## EXERCISE BRIEF
Once you find the line with "Routed wire length drops by 29%." in the entries below, return exactly every line from it through the line with "export IMPL_met2_wirelength_um=31890".

## DATA SUPPLIED

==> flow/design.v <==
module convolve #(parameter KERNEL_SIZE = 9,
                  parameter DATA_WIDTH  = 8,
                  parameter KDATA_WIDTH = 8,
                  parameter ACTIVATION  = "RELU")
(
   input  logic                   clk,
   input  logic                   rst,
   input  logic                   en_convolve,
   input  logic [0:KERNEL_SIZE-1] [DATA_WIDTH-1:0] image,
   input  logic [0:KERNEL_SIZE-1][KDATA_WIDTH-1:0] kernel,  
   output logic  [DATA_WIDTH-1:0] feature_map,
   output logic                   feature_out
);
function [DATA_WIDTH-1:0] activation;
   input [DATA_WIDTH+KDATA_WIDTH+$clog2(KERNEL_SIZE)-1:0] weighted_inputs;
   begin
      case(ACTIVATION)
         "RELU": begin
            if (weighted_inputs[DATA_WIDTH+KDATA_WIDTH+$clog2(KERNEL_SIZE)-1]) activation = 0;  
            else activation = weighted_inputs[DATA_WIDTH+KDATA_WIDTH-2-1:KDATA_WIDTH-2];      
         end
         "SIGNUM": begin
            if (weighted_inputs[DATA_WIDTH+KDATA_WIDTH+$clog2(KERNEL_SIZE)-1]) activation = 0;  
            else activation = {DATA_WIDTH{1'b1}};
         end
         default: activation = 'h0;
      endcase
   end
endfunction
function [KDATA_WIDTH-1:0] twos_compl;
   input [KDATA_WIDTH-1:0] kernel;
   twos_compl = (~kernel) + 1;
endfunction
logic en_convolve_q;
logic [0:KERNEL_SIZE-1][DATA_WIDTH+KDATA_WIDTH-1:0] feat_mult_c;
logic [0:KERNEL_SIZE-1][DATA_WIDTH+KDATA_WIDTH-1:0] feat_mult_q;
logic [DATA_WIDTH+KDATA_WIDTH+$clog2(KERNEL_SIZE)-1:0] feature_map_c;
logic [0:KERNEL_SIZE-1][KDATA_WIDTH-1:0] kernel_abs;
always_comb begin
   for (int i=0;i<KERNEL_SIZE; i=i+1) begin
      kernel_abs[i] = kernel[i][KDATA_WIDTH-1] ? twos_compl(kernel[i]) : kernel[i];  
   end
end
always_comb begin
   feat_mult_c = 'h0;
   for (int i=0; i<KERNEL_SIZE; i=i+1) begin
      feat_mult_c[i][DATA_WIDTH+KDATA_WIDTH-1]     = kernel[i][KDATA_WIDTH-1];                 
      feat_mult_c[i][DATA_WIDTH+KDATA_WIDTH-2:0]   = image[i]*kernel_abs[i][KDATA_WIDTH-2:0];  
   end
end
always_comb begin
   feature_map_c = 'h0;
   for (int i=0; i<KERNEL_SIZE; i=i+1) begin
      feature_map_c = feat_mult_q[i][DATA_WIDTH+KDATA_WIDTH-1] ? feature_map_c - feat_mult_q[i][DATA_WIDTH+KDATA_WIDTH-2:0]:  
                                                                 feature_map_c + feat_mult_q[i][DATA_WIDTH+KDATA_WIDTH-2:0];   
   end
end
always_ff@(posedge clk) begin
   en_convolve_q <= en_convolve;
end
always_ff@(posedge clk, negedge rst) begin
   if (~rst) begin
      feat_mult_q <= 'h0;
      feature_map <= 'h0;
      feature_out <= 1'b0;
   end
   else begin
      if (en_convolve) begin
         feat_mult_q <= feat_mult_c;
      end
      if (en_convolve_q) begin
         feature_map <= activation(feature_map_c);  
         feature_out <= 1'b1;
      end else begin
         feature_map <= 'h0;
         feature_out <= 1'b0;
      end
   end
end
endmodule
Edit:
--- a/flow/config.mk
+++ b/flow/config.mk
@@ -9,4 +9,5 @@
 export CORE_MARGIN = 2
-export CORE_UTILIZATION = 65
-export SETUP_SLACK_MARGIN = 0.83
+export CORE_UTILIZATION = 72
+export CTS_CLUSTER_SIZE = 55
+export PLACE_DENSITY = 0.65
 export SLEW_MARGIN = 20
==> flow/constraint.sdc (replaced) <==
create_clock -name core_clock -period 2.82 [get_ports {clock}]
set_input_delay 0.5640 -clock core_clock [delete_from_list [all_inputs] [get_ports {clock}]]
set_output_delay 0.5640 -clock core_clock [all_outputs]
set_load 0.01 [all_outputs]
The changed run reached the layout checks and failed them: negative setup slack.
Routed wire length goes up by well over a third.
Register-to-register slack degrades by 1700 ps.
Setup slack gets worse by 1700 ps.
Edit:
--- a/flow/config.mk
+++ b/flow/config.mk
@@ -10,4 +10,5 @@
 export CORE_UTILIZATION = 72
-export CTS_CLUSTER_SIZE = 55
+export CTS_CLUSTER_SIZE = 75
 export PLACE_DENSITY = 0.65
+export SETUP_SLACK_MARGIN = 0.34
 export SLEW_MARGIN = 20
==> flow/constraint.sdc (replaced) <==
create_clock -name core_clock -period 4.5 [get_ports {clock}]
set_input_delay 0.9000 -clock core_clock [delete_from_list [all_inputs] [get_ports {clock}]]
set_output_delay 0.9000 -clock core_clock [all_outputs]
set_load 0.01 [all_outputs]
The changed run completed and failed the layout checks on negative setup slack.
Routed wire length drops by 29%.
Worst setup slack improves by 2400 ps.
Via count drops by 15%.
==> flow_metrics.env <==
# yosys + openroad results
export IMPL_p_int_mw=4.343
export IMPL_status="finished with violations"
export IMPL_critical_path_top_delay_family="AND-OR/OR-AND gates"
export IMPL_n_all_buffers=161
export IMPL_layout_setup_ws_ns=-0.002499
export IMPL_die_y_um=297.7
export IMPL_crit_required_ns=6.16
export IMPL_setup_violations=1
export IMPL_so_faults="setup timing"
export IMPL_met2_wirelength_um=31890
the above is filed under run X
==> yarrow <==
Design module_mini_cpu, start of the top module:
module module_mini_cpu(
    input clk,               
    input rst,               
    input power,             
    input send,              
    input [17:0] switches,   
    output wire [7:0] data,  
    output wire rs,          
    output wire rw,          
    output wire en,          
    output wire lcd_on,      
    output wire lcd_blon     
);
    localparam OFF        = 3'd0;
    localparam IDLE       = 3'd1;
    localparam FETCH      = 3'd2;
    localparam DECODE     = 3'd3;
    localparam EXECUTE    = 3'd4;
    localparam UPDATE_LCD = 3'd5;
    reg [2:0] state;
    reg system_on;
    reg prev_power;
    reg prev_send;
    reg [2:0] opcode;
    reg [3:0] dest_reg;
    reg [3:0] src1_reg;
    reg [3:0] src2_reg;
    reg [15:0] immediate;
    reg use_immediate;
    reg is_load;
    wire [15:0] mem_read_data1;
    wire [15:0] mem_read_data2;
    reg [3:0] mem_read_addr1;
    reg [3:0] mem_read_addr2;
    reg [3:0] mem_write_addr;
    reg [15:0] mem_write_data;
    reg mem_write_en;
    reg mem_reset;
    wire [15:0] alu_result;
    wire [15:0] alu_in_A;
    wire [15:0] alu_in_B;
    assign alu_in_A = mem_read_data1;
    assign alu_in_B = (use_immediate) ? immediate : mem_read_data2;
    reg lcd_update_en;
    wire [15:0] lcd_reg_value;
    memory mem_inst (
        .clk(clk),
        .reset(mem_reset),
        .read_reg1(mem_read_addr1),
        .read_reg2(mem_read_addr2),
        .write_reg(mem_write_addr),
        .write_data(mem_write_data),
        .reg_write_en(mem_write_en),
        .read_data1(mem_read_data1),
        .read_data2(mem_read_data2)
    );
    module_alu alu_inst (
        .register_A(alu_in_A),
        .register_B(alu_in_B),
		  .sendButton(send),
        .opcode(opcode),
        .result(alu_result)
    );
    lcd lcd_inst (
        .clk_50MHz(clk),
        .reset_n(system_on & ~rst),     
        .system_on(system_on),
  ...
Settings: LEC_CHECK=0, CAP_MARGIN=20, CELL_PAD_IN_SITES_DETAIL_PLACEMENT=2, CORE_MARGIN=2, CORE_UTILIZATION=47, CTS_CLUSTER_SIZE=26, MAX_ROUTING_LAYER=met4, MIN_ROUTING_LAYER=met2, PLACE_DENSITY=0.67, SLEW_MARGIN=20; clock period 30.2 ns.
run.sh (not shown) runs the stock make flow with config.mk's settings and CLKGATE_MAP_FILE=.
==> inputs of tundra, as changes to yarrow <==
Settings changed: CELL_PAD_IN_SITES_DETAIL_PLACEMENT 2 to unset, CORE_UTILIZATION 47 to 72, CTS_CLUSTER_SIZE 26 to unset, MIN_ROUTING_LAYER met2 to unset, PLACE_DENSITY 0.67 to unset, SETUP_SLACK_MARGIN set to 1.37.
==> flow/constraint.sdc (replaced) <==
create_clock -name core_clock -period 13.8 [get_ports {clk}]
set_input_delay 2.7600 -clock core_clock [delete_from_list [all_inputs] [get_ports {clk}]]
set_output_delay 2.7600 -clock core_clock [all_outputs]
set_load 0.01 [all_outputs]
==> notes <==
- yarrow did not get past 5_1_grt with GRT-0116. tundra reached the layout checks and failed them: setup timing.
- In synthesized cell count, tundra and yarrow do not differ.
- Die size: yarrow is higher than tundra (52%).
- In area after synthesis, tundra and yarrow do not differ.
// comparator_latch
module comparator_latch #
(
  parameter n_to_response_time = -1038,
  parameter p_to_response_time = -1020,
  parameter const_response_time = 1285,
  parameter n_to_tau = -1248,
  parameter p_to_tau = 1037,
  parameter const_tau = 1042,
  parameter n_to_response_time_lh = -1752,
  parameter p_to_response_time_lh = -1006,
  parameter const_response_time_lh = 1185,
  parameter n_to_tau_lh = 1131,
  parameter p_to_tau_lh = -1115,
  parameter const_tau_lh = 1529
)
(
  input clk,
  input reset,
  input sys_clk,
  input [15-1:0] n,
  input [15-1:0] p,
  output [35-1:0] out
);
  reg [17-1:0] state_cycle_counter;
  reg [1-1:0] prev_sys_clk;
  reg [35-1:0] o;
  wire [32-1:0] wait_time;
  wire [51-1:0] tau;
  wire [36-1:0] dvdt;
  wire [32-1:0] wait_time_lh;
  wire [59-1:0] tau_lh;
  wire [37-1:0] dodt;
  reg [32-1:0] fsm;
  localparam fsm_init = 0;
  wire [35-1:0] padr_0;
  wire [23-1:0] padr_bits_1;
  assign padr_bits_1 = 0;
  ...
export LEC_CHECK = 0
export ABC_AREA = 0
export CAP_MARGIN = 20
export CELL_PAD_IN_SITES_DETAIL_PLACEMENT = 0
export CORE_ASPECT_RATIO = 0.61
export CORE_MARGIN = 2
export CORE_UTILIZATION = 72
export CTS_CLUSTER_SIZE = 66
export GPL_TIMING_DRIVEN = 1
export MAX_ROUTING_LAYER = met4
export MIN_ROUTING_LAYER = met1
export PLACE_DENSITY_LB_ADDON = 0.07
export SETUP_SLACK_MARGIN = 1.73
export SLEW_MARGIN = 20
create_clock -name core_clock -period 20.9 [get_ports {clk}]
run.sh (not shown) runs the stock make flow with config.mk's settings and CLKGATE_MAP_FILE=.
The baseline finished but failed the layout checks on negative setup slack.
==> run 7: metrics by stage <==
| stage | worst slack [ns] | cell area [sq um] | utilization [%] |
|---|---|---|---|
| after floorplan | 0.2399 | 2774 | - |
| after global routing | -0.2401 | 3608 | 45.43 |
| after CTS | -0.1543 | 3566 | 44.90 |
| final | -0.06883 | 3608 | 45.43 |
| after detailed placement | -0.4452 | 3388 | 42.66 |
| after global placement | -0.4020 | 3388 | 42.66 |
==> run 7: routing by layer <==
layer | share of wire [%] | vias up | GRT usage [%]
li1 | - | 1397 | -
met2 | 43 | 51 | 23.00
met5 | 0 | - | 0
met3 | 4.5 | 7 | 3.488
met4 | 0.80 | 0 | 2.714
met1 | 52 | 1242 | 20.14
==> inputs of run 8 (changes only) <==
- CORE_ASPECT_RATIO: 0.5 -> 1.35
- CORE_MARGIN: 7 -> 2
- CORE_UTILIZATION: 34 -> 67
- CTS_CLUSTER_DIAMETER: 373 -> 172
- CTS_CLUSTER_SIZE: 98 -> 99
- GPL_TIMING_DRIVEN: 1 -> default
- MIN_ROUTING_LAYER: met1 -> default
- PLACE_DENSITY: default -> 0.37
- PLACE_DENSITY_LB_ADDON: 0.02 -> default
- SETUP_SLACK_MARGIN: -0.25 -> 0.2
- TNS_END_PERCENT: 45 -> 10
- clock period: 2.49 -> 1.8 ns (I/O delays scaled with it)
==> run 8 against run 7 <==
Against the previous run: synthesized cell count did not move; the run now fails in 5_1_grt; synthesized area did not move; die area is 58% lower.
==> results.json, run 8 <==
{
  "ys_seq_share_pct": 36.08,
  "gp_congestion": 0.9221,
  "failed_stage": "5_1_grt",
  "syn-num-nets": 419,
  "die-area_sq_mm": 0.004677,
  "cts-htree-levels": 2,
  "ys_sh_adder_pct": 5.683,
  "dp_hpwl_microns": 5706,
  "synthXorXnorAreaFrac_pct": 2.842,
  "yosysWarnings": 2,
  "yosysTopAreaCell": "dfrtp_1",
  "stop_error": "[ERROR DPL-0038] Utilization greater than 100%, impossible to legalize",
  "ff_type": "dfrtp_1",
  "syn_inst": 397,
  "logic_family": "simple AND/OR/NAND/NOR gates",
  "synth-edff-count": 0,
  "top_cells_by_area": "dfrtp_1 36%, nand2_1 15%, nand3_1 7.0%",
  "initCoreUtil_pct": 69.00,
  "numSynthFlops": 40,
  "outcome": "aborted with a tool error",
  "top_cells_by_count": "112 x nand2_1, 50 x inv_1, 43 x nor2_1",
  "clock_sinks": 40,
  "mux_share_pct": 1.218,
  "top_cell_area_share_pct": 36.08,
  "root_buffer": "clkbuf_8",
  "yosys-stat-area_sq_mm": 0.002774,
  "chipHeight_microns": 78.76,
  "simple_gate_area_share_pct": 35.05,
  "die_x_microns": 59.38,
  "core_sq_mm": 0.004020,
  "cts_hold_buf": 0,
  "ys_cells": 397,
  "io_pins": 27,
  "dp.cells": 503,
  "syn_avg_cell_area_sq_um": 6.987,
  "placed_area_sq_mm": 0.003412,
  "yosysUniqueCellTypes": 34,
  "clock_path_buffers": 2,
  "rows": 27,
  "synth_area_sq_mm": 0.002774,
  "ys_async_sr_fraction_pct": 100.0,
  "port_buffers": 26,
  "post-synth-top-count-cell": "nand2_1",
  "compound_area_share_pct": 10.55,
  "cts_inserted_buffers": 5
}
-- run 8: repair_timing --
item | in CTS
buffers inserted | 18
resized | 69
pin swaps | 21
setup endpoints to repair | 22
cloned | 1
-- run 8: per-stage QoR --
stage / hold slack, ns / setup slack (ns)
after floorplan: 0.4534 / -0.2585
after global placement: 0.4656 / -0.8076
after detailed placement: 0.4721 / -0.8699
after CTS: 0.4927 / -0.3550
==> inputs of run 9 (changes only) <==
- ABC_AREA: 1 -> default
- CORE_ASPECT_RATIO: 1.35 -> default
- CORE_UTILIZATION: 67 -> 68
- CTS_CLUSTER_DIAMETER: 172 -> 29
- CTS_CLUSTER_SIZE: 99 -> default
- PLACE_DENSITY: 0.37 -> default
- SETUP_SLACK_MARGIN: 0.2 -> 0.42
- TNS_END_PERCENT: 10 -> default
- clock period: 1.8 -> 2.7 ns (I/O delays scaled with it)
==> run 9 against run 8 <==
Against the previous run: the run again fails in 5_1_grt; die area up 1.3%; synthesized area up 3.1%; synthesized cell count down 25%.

## OUTPUT
Routed wire length drops by 29%.
Worst setup slack improves by 2400 ps.
Via count drops by 15%.
==> flow_metrics.env <==
# yosys + openroad results
export IMPL_p_int_mw=4.343
export IMPL_status="finished with violations"
export IMPL_critical_path_top_delay_family="AND-OR/OR-AND gates"
export IMPL_n_all_buffers=161
export IMPL_layout_setup_ws_ns=-0.002499
export IMPL_die_y_um=297.7
export IMPL_crit_required_ns=6.16
export IMPL_setup_violations=1
export IMPL_so_faults="setup timing"
export IMPL_met2_wirelength_um=31890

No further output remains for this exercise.